Pediatricians have warned parents about the negative impacts of excess added sugar in their kids’ diets for years, but the American Academy of Pediatrics and the American Heart Association are now taking more drastic measures to discourage sugary beverage consumption. Consumption of sugary beverages is associated with an increased risk for obesity, diabetes, and even early death, making it a cause of concern for health professionals and parents alike.

The organizations published a statement, “Public Policies to Reduce Sugary Drink Consumption in Children and Adolescents," earlier this month, sharing several strategies health professionals believe will curb consumption and improve overall health. Among those strategies is a controversial push for local, state, or national soda taxes—which have been implemented or proposed in several cities across America and prove to have a positive impact.

Among the other proposed strategies were implementing federal marketing regulations of sugary beverages to children and teens, better access to credible nutritional information on restaurant menus, product labels and advertisements, and hospital policies limiting or disincentivizing the consumption of sugar-sweetened beverages. Another priority of both organizations is working with federal assistance programs, such as WIC and School Breakfast and Lunch Programs, to improve nutrition education and provide greater access to healthful food and beverage options. The statement said children who are socioeconomically vulnerable are often more likely to consume these beverages and are at greater risk for childhood and adolescent obesity.

Interested in learning more about the health impacts of added sugar?

“We know that children everywhere are consuming exorbitant amounts of sugar, mostly from these sugary drinks,” Natalie Muth, lead author of the statement and a spokesperson for the AAP, said. “Alongside that we in pediatrics are starting to see health conditions you never used to see in children, such as high cholesterol and Type 2 diabetes. There’s urgency to making changes, and now more evidence and support out there to be able to recommend these things in the statement.”

While the 2015-2020 Dietary Guidelines For Americans advise consuming no more than 10 percent of our daily calories from added sugar, children in the U.S. are consuming almost twice that amount—with half of that consumption coming from beverages, according to the statement. Muth said just one 20-ounce soda contains three times the daily limit for added sugar consumption.

Muth said writing this statement was not only about addressing the necessity of this problem, but finding the most effective solutions to foster real change in our communities. She said the cities with soda taxes have seen an increase in water intake, and the money raised from soda taxes has been invested back into the communities suffering the most from the health consequences of overconsumption of added sugar. Muth noted putting the soda tax dollars in the right place and providing better education for people across all socioeconomic levels is essential.

Both organizations say overconsumption of added sugar—from sugary beverages, in particular—puts children at an early risk for dental decay, heart disease, fatty liver disease, among other chronic issues, and these risks can be reversed simply by lowering consumption. They also note added sugars provide little to no nutritional value and don’t promote satiety, which disrupts our bodies’ natural hunger cues and can cause us to consume more calories than we need.

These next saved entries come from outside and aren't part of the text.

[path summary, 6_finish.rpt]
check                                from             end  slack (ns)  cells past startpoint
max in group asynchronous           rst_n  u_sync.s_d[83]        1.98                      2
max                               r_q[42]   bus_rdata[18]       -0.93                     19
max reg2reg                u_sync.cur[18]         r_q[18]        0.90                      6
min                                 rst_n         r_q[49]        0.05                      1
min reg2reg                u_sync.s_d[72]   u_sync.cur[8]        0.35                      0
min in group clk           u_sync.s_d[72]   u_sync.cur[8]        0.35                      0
$ cat config.mk
export PLATFORM = sky130hd
export DESIGN_NAME = wand_barrier
export DESIGN_NICKNAME = d
export VERILOG_FILES = /design/src/rtl/wb_pkg.sv /design/src/rtl/wb_sync.sv /design/src/rtl/wb_line_resolve.sv /design/src/rtl/wb_agent.sv /design/src/rtl/wand_barrier.sv
export SDC_FILE = /design/constraint.sdc
export NUM_CORES = 1
export LEC_CHECK = 0
export BUFFER_PORTS_ARGS = -buffer_cell sky130_fd_sc_hd__buf_2
export CAP_MARGIN = 15
export CORE_UTILIZATION = 54
export CTS_BUF_LIST = sky130_fd_sc_hd__clkbuf_8
export DETAILED_ROUTE_END_ITERATION = 6
export PLACE_DENSITY = 0.79
export SYNTH_ARGS = -nofsm -noshare
export SYNTH_HDL_FRONTEND = slang
export SYNTH_SLANG_ARGS = --single-unit
$ cat constraint.sdc
create_clock -name clk -period 1.1 [get_ports clk]
set_input_delay 0.11 -clock clk [delete_from_list [all_inputs] [get_ports clk]]
set_output_delay 0.11 -clock clk [all_outputs]
set_load 0.05 [all_outputs]
$ cat src/rtl/wb_pkg.sv
package wb_pkg;
  typedef enum logic [1:0] {
    ST_ARMED    = 2'd0,
    ST_RELEASED = 2'd1,
    ST_REARM    = 2'd2
  } agent_st_e;
endpackage

$ cat src/rtl/wb_sync.sv
module wb_sync #(
  parameter int STAGES = 2
) (
  input  logic clk,
  input  logic rst_n,
  input  logic d_i,
  output logic q_o
);
  logic [STAGES-1:0] sh_q;
  logic [STAGES-1:0] sh_n;

  always_comb begin
    sh_n = {sh_q[STAGES-2:0], d_i};
  end

  always_ff @(posedge clk or negedge rst_n) begin
    if (!rst_n) begin
      sh_q <= '0;
    end else begin
      sh_q <= sh_n;
    end
  end

  assign q_o = sh_q[STAGES-1];
endmodule

$ cat src/rtl/wb_line_resolve.sv
module wb_line_resolve #(
  parameter int N = 4
) (
  input  logic [N-1:0] rel_i,
  output logic         line_o
);
  // Open-drain net: any agent that has not released forces 0,
  // otherwise the weak pull-up wins.
  logic [N:0] chain;
  assign chain[0] = 1'b1;
  for (genvar g = 0; g < N; g++) begin : g_wire
    assign chain[g+1] = chain[g] & rel_i[g];
  end
  assign line_o = chain[N];
endmodule

$ cat src/rtl/wb_agent.sv
module wb_agent
  import wb_pkg::*;
#(
  parameter int SYNC_STAGES = 2
) (
  input  logic clk,
  input  logic rst_n,
  input  logic ready_i,
  input  logic line_i,
  output logic pull_low_o,
  output logic proceed_o
);
  agent_st_e state_q, state_n;
  logic      ready_q;
  logic      pend_q, pend_n, pend_en;
  logic      rise;
  logic      line_s;

  wb_sync #(.STAGES(SYNC_STAGES)) u_sync (
    .clk   (clk),
    .rst_n (rst_n),
    .d_i   (line_i),
    .q_o   (line_s)
  );

  assign rise = ready_i & ~ready_q;

  always_comb begin
    state_n = state_q;
    pend_n  = pend_q | rise;
    case (state_q)
      ST_ARMED: begin
        if (pend_q || rise) begin
          state_n = ST_RELEASED;
          pend_n  = 1'b0;
        end
      end
      ST_RELEASED: begin
        if (line_s) state_n = ST_REARM;
      end
      ST_REARM: begin
        if (!line_s) state_n = ST_ARMED;
      end
      default: state_n = ST_ARMED;
    endcase
  end

  assign pend_en = (pend_n != pend_q);

  always_ff @(posedge clk or negedge rst_n) begin
    if (!rst_n) begin
      state_q <= ST_ARMED;
      ready_q <= 1'b0;
      pend_q  <= 1'b0;
    end else begin
      state_q <= state_n;
      ready_q <= ready_i;
      if (pend_en) pend_q <= pend_n;
    end
  end

  assign pull_low_o = (state_q != ST_RELEASED);
  assign proceed_o  = (state_q == ST_RELEASED) && line_s;

  AST_PULSE_ONE_CYCLE: assert property (@(posedge clk) disable iff (!rst_n)
    proceed_o |=> !proceed_o);
  AST_REARM_AFTER_PROCEED: assert property (@(posedge clk) disable iff (!rst_n)
    proceed_o |=> pull_low_o);
  AST_RELEASE_NEEDS_EDGE: assert property (@(posedge clk) disable iff (!rst_n)
    $fell(pull_low_o) |-> $past(pend_q || rise));
endmodule
File: src/rtl/ccd_win_seq.sv
module ccd_win_seq
    import ccd_win_pkg::*;
#(
    parameter int CNT_W       = 10,
    parameter int HPIX_W      = 10,
    parameter int ROWS_FULL   = 492,
    parameter int ROWS_CTR    = 163,
    parameter int OVC_LINES   = 4,
    parameter int HPIX_FULL_S = 708,
    parameter int HPIX_FULL_D = 360,
    parameter int HPIX_COL_S  = 246,
    parameter int HPIX_COL_D  = 120
) (
    input  logic              clk,
    input  logic              rst_n,
    input  logic              start,
    input  logic              run_cont,
    input  logic [2:0]        mode_i,
    input  logic              ovc_en_i,
    input  logic              seg_done,
    output logic              cmd_req,
    output logic [1:0]        cmd_code,
    output logic [CNT_W-1:0]  cmd_reps,
    output logic [HPIX_W-1:0] hpix,
    output logic              dump_outer,
    output logic              dump_center,
    output logic              dual_sel,
    output logic              frame_done,
    output logic              busy
);

    localparam int NSTEP  = 4;
    localparam int STEP_W = $clog2(NSTEP);

    logic [STEP_W-1:0] step;
    logic [2:0]        mode_q;
    logic              ovc_q;
    line_cmd_e         prog_code;
    logic [CNT_W-1:0]  prog_reps;
    line_cmd_e         code_q;

    ccd_win_prog #(
        .CNT_W(CNT_W), .STEP_W(STEP_W), .ROWS_FULL(ROWS_FULL),
        .ROWS_CTR(ROWS_CTR), .OVC_LINES(OVC_LINES)
    ) u_prog (
        .mode(mode_q), .ovc(ovc_q), .step(step),
        .code(prog_code), .reps(prog_reps)
    );

    ccd_win_fsm #(
        .CNT_W(CNT_W), .STEP_W(STEP_W), .NSTEP(NSTEP)
    ) u_fsm (
        .clk(clk), .rst_n(rst_n), .start(start), .run_cont(run_cont),
        .seg_done(seg_done), .mode_i(mode_i), .ovc_en_i(ovc_en_i),
        .prog_code(prog_code), .prog_reps(prog_reps),
        .step(step), .mode_q(mode_q), .ovc_q(ovc_q),
        .cmd_req(cmd_req), .cmd_code(code_q), .cmd_reps(cmd_reps),
        .frame_done(frame_done), .busy(busy)
    );

    ccd_win_cfg #(
        .HPIX_W(HPIX_W), .HPIX_FULL_S(HPIX_FULL_S), .HPIX_FULL_D(HPIX_FULL_D),
        .HPIX_COL_S(HPIX_COL_S), .HPIX_COL_D(HPIX_COL_D)
    ) u_cfg (
        .mode(mode_q), .hpix(hpix), .dump_outer(dump_outer),
        .dump_center(dump_center), .dual_sel(dual_sel)
    );

    assign cmd_code = code_q;

endmodule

“The number one thing for parents to know is just modeling healthy behaviors is so impactful,” Muth said. “We don’t always realize that are our kids are following and watching what we do. Sometimes it’s not about having to say anything at all—it’s mostly how we behave.”

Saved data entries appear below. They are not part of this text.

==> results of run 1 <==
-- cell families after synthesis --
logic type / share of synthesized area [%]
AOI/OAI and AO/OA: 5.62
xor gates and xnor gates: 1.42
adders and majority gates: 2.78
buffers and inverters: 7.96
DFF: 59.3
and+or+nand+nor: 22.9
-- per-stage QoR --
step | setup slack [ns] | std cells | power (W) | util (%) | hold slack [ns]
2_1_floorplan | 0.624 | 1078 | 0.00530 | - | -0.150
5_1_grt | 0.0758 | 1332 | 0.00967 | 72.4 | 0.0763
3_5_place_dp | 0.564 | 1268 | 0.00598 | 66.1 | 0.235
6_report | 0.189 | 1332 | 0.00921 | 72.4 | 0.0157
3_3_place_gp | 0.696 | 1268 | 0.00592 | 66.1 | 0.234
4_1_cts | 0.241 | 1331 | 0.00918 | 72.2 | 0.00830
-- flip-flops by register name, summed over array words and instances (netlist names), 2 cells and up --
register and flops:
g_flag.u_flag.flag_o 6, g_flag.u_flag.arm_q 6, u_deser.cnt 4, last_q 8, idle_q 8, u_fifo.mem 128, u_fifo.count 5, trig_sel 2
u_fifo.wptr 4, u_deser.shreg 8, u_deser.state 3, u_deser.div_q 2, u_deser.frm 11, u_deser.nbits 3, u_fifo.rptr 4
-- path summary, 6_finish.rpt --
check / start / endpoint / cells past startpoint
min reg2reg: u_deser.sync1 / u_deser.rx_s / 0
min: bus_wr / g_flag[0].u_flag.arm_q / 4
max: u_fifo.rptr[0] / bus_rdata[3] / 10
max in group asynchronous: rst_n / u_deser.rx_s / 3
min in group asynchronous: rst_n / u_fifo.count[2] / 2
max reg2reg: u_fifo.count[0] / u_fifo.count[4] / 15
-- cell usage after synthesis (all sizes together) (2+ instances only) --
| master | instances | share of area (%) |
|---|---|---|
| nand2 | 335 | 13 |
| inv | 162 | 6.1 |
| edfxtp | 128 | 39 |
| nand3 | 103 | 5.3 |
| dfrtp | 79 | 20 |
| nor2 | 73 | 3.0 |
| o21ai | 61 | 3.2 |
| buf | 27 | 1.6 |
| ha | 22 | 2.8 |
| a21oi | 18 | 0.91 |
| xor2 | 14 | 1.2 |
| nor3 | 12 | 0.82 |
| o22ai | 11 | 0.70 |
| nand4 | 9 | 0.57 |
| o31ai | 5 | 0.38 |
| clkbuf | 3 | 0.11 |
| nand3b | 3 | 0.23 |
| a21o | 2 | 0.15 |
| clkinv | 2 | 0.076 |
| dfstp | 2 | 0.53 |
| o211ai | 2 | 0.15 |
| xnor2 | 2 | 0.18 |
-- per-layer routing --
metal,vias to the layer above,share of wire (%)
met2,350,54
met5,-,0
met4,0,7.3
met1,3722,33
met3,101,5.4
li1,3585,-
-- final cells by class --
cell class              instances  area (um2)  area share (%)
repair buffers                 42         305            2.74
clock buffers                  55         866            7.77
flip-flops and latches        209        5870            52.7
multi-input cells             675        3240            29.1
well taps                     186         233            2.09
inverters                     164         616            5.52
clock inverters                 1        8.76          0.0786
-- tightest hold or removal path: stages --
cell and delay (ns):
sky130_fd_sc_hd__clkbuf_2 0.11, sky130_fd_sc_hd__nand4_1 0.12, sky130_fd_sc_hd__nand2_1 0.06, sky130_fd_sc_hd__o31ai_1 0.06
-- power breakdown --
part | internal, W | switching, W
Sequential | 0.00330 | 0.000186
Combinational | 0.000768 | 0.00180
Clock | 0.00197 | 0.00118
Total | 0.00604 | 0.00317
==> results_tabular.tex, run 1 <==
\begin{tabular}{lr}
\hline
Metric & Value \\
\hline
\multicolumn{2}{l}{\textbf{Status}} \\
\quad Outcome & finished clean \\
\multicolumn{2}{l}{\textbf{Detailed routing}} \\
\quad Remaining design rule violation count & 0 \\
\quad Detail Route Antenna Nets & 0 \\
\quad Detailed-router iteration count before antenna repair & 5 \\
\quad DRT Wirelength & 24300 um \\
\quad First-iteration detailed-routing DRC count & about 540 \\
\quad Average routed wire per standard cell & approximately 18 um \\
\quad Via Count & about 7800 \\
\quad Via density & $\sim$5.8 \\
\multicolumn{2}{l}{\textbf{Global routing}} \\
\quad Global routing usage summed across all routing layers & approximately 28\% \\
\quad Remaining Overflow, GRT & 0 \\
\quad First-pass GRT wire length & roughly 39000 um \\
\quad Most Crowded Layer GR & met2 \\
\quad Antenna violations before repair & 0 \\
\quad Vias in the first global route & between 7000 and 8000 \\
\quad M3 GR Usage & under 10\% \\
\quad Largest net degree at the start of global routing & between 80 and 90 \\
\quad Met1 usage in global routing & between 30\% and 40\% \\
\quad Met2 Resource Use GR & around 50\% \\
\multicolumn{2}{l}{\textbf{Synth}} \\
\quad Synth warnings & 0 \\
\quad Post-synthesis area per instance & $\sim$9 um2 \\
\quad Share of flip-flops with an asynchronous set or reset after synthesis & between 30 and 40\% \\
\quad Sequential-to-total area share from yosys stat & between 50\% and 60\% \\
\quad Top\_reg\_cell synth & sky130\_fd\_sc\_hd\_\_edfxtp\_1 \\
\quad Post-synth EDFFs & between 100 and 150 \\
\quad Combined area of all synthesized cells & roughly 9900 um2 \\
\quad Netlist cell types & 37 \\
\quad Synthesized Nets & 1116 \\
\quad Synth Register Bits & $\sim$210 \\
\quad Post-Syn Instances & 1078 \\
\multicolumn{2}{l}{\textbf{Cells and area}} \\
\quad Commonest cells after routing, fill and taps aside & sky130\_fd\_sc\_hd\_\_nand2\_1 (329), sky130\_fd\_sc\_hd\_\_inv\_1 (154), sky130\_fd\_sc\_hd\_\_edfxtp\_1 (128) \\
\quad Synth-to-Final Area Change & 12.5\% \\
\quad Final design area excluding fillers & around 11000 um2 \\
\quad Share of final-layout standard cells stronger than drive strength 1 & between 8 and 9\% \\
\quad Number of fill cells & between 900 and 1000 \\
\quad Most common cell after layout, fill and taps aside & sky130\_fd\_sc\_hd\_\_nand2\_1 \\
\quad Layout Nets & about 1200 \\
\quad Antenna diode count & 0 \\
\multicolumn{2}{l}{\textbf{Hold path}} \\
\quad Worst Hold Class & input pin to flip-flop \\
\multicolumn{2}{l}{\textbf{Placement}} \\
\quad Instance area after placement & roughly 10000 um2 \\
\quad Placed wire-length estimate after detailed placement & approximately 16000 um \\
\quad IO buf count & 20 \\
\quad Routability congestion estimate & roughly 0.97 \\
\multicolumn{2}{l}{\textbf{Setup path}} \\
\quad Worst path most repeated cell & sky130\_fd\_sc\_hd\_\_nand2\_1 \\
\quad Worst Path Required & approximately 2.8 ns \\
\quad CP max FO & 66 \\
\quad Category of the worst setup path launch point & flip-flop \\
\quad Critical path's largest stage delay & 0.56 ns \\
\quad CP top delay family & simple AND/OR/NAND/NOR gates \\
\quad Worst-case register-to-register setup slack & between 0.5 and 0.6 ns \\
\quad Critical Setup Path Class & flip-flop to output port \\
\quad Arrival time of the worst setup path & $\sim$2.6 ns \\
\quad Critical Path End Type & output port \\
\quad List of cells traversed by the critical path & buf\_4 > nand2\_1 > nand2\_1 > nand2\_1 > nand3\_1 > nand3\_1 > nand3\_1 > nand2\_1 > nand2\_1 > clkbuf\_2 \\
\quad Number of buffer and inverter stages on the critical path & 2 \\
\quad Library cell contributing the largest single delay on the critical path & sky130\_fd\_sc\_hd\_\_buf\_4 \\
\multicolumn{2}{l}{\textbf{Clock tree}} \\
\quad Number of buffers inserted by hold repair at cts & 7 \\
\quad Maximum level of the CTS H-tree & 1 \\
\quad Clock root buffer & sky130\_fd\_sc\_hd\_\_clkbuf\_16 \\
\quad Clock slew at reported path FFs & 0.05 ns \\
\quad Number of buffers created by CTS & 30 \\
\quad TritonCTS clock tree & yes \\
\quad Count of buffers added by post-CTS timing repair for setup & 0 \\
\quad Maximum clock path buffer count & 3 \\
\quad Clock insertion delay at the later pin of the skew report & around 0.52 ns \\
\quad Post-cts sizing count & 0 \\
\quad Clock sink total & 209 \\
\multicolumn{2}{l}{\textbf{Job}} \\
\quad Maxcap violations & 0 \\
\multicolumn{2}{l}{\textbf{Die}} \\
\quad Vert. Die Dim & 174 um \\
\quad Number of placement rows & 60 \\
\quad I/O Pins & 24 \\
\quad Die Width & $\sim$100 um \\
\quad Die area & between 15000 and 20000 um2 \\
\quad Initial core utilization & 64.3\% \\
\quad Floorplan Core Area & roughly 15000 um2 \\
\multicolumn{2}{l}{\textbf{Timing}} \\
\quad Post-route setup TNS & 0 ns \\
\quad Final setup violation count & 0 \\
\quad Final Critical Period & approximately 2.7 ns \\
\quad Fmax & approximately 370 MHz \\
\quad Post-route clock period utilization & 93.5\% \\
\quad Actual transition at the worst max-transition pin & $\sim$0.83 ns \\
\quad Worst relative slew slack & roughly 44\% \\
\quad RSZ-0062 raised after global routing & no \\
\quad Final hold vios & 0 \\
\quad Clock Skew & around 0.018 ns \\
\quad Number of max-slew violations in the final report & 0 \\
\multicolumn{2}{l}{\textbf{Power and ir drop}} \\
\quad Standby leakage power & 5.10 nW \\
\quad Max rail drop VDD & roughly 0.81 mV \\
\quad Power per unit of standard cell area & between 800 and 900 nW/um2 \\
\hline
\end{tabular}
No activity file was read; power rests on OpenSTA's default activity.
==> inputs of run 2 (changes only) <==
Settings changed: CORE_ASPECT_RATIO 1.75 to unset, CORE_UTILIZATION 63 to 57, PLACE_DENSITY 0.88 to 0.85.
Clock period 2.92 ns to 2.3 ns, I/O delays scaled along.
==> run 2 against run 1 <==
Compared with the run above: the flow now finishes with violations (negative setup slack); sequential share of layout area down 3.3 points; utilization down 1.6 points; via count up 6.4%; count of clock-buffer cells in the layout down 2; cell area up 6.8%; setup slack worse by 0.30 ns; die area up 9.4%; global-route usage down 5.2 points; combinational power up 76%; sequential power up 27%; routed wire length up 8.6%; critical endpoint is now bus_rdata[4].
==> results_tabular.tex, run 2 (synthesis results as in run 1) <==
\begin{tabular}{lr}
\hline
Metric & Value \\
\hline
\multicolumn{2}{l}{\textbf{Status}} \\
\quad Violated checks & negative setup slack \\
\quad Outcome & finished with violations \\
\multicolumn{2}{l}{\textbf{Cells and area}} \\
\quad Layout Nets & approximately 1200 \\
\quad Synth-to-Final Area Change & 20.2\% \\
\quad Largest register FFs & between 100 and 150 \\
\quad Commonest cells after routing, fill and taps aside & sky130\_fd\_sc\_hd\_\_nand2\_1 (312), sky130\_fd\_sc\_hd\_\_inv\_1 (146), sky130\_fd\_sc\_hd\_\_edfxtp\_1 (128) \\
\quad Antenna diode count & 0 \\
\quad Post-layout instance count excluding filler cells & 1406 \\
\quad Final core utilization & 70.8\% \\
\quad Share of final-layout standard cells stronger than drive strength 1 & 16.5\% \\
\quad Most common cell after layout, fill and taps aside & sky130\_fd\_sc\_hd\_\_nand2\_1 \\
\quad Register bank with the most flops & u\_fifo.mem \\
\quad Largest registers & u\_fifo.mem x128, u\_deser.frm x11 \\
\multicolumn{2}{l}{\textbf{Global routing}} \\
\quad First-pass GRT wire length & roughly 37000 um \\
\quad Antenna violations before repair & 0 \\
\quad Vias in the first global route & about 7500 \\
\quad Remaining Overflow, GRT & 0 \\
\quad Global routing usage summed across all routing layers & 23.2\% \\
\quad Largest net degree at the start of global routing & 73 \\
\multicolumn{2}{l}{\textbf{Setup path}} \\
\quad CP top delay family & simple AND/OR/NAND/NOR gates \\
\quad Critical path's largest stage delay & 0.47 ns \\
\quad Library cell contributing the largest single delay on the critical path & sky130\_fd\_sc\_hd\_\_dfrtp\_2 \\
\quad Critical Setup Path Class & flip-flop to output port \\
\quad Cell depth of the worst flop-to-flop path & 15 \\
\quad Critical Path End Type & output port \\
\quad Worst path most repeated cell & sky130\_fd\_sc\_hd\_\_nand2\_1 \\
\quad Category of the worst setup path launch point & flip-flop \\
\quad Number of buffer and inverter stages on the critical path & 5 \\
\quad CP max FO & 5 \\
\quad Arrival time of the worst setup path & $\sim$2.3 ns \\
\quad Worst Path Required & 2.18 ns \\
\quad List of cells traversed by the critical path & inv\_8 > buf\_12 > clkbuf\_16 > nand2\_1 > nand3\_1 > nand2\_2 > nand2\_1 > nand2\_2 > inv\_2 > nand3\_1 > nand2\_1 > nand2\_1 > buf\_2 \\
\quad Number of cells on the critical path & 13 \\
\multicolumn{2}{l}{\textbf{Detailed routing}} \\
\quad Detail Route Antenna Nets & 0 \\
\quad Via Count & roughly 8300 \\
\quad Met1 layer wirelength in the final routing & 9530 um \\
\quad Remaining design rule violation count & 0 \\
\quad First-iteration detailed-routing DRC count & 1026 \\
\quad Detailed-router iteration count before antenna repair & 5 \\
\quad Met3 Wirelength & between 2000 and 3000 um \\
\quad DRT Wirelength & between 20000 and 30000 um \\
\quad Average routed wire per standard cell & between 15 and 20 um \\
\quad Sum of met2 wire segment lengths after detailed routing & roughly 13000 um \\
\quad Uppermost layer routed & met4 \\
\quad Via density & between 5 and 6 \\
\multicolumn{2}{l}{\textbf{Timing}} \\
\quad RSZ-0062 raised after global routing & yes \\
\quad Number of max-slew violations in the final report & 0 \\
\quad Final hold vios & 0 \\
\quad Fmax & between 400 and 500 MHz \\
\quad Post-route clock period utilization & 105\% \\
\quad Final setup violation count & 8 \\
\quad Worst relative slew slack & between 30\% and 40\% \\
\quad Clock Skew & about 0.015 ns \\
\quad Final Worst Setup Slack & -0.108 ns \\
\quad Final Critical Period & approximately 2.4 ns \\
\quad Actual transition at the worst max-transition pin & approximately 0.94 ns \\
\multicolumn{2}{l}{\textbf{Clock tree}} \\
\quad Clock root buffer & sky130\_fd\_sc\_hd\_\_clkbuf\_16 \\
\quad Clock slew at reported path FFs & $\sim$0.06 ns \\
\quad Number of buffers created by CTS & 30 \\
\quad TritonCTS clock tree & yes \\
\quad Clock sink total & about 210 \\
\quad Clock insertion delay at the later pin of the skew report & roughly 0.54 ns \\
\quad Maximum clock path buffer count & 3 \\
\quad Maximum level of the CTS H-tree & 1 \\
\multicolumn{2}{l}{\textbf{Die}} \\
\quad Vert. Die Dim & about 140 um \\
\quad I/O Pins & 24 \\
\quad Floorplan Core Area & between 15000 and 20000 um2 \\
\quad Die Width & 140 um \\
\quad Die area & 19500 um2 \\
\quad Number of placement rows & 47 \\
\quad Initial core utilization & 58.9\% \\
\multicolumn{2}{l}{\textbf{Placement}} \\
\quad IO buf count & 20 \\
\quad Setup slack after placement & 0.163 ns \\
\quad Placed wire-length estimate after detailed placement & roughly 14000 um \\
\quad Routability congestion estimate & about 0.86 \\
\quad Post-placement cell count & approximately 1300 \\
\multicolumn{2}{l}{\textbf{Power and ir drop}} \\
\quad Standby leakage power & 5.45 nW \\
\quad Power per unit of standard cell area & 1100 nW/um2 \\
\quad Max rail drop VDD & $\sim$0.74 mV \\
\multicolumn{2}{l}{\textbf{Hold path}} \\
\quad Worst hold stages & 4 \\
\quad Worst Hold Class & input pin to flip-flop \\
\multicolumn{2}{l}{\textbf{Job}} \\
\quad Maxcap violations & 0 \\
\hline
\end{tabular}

Muth also encourages offering water or milk as a main drink for kids and abstaining from keeping sugary beverages in the house on a regular basis. Muth said exposing children to water at an early age and making it a standard beverage in your household helps kids to like it and even prefer it as they get older.

If you are having a difficult time reducing your household’s consumption of sugary beverages, remember persistence is key. Muth said it often takes trying a healthy food or beverage 15-20 times for kids to start liking it, but they will come around eventually. Talking to the administration at your children’s schools or contacting your local government about this issue will help encourage change and fewer opportunities for your children to buy or be offered sugary beverages outside of the home as well.